2016年03月21日 06:11  リアルサウンド

リアルサウンド

『いつかこの恋を思い出してきっと泣いてしまう』公式サイト

 杉原音(有村架純)は井吹朝陽(西島隆弘)のプロポーズを受けようと思い、曽田練(高良健吾)のことを諦めようとしていた。練に別れを告げるために会う約束をした日。音は街で鞄を盗まれて困っている明日香(芳根京子)と出会う。ひったくり犯はすぐに見つかり、穏便に済まそうとする明日香だったが、ひったくり犯を捕まえようとする男たちが押し寄せて大混乱となり、騒動に巻き込まれた音は階段から転落。意識を失い病院に運び込まれる。


参考:『いつ恋』いよいよ佳境へーー第八話で描かれた練、音、朝陽の濃密な三角関係


 『いつかこの恋を思い出してきっと泣いてしまう』(以下、『いつ恋』)の第二章は、第一章(一話~五話)を裏返したような話となっており、かつての音のような地方から出てきた少女・明日香を筆頭に、第9話には既視感の有る場面が次々と登場する。第一章は、音から見た練への想いをタイトルに集約させていたが、おそらく最終話は逆に、練の音への想いを「いつかこの恋を思い出してきっと泣いてしまう」と語らせることで幕を閉じるのではないかと思われる。


「私はさ。東京生まれで、元々田舎もないし、よくわからないんだけどさ。故郷っていうのはさ。思い出のことなんじゃない。そう考えればさ。帰る場所なんていくらでもあるし、これからもできるってこと」


 柿谷運送の社長・柿谷嘉美(松田美由紀)は故郷の会津に「行ってくる」と言った練に対して「帰るでしょ」と言い、この台詞を言うのだが、『いつ恋』で描かれる恋心自体、失われた故郷を思う気持ちのようなものなのだろう。

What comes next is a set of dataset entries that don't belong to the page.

**src/rtl/ibis_triangle_scanner.sv**
```systemverilog
// Triangle scanner: walks the bounding box of a triangle in raster order and
// drives an external 10-phase edge finder, one edge test per ring revolution.
// A pixel whose three edge tests all pass becomes a fragment.
//
// state | meaning
// IDLE  | waiting for a command; cmd_ready high; phase counter sits at 0
// BBOX  | one cycle: bounding box from the registered vertices, scan origin set
// SCAN  | edge finder running; pixel/edge stepping on each phase-9 result
module ibis_triangle_scanner #(
    parameter int WIDTH = 11
) (
    input  logic             aclk,
    input  logic             aresetn,
    input  logic             cmd_valid,
    output logic             cmd_ready,
    input  logic [WIDTH-1:0] v0_x,
    input  logic [WIDTH-1:0] v0_y,
    input  logic [WIDTH-1:0] v1_x,
    input  logic [WIDTH-1:0] v1_y,
    input  logic [WIDTH-1:0] v2_x,
    input  logic [WIDTH-1:0] v2_y,
    output logic             frag_valid,
    input  logic             frag_ready,
    output logic [WIDTH-1:0] frag_x,
    output logic [WIDTH-1:0] frag_y,
    output logic             done,
    output logic             busy,
    output logic             ef_enable,
    output logic [5:0]       ef_write_locs,
    output logic [WIDTH-1:0] ef_a_x,
    output logic [WIDTH-1:0] ef_a_y,
    output logic [WIDTH-1:0] ef_b_x,
    output logic [WIDTH-1:0] ef_b_y,
    output logic [WIDTH-1:0] ef_c_x,
    output logic [WIDTH-1:0] ef_c_y,
    input  logic             ef_stencil_test,
    input  logic             ef_ready
);

    typedef enum logic [1:0] {
        IDLE = 2'd0,
        BBOX = 2'd1,
        SCAN = 2'd2
    } state_t;

    state_t           state, state_nxt;
    logic [3:0]       phase;
    logic [1:0]       edge_idx;
    logic [WIDTH-1:0] r0_x, r0_y, r1_x, r1_y, r2_x, r2_y;
    logic [WIDTH-1:0] x, y, xmin, xmax, ymin, ymax;
    logic             stall, eval, pix_end, frag_load;

    function automatic logic [WIDTH-1:0] min3(input logic [WIDTH-1:0] a,
                                              input logic [WIDTH-1:0] b,
                                              input logic [WIDTH-1:0] c);
        logic [WIDTH-1:0] m;
        m = (a < b) ? a : b;
        return (c < m) ? c : m;
    endfunction

    function automatic logic [WIDTH-1:0] max3(input logic [WIDTH-1:0] a,
                                              input logic [WIDTH-1:0] b,
                                              input logic [WIDTH-1:0] c);
        logic [WIDTH-1:0] m;
        m = (a > b) ? a : b;
        return (c > m) ? c : m;
    endfunction

    // State register.
    always_ff @(posedge aclk or negedge aresetn) begin
        if (!aresetn) state <= IDLE;
        else          state <= state_nxt;
    end

    // Next state, handshake and edge-finder control. The ring only advances
    // while scanning, so SCAN always begins at phase 0 with no alignment wait.
    always_comb begin
        state_nxt     = state;
        cmd_ready     = 1'b0;
        busy          = 1'b0;
        ef_enable     = 1'b0;
        ef_write_locs = 6'h00;
        stall         = 1'b0;
        eval          = 1'b0;
        pix_end       = 1'b0;
        frag_load     = 1'b0;
        done          = 1'b0;
        case (state)
            IDLE: begin
                cmd_ready = 1'b1;
                if (cmd_valid) state_nxt = BBOX;
            end
            BBOX: begin
                busy      = 1'b1;
                state_nxt = SCAN;
            end
            SCAN: begin
                busy          = 1'b1;
                stall         = (phase == 4'd9) && (edge_idx == 2'd2) && ef_stencil_test
                                && frag_valid && !frag_ready;
                ef_enable     = !stall;
                ef_write_locs = (phase == 4'd0) ? 6'h3F : 6'h00;
                eval          = (phase == 4'd9) && ef_enable && ef_ready;
                pix_end       = eval && (!ef_stencil_test || (edge_idx == 2'd2));
                frag_load     = eval && ef_stencil_test && (edge_idx == 2'd2);
                done          = pix_end && (x == xmax) && (y == ymax);
                if (done) state_nxt = IDLE;
            end
            default: state_nxt = IDLE;
        endcase
    end

    // Edge operands: a/b walk the triangle edges, c is the current pixel.
    always_comb begin
        ef_c_x = x;
        ef_c_y = y;
        case (edge_idx)
            2'd0: begin
                ef_a_x = r0_x; ef_a_y = r0_y; ef_b_x = r1_x; ef_b_y = r1_y;
            end
            2'd1: begin
                ef_a_x = r1_x; ef_a_y = r1_y; ef_b_x = r2_x; ef_b_y = r2_y;
            end
            default: begin
                ef_a_x = r2_x; ef_a_y = r2_y; ef_b_x = r0_x; ef_b_y = r0_y;
            end
        endcase
    end

    // Vertex capture, bounding box, phase/edge/pixel stepping, fragment output.
    // End-of-row and end-of-box are detected by equality before incrementing,
    // so a box touching the top of the coordinate range never wraps.
    always_ff @(posedge aclk or negedge aresetn) begin
        if (!aresetn) begin
            r0_x <= '0; r0_y <= '0; r1_x <= '0; r1_y <= '0; r2_x <= '0; r2_y <= '0;
            xmin <= '0; xmax <= '0; ymin <= '0; ymax <= '0;
            x <= '0; y <= '0;
            phase      <= 4'd0;
            edge_idx   <= 2'd0;
            frag_valid <= 1'b0;
            frag_x     <= '0;
            frag_y     <= '0;
        end else begin
            if ((state == IDLE) && cmd_valid) begin
                r0_x <= v0_x; r0_y <= v0_y;
                r1_x <= v1_x; r1_y <= v1_y;
                r2_x <= v2_x; r2_y <= v2_y;
            end
            if (state == BBOX) begin
                xmin     <= min3(r0_x, r1_x, r2_x);
                xmax     <= max3(r0_x, r1_x, r2_x);
                ymin     <= min3(r0_y, r1_y, r2_y);
                ymax     <= max3(r0_y, r1_y, r2_y);
                x        <= min3(r0_x, r1_x, r2_x);
                y        <= min3(r0_y, r1_y, r2_y);
                edge_idx <= 2'd0;
            end
            if (ef_enable) phase <= (phase == 4'd9) ? 4'd0 : phase + 4'd1;
            if (eval) begin
                if (pix_end) begin
                    edge_idx <= 2'd0;
                    if (x == xmax) begin
                        if (y != ymax) begin
                            x <= xmin;
                            y <= y + 1'b1;
                        end
                    end else begin
                        x <= x + 1'b1;
                    end
                end else begin
                    edge_idx <= edge_idx + 2'd1;
                end
            end
            if (frag_load) begin
                frag_valid <= 1'b1;
                frag_x     <= x;
                frag_y     <= y;
            end else if (frag_valid && frag_ready) begin
                frag_valid <= 1'b0;
            end
        end
    end

endmodule
```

 失われた思い出の中の故郷。それは朝陽にとっては昔の自分だ。ジャーナリスト時代に知り合った弁護士と朝陽は再会する。弁護士から朝陽が書いた記事のおかげで医療訴訟に勝てたことを感謝していると言われて朝陽は昔の自分のことを振り返る。このシーンの朝陽の表情が実にすばらしい。5年前とは別人のように変わってしまったかのように見えた朝陽だが、彼の中では、過去の自分に戻りたいという気持ちと、父の征二郎(小日向文世)に褒められるために非道な仕事をしている自分との間で揺れていたのだ。この辺り、前作『問題のあるレストラン』(フジテレビ系)では中々描けなかった内面描写である。繊細な内面を持った青年が少しずつ変わっていく自分の姿に悩みながらも、愛する人を守るために変わることを選ぶ姿を見せることで、鈍感で無神経にみえる男たちにも、朝陽のような時代があったのだという補助線を引くことに成功している。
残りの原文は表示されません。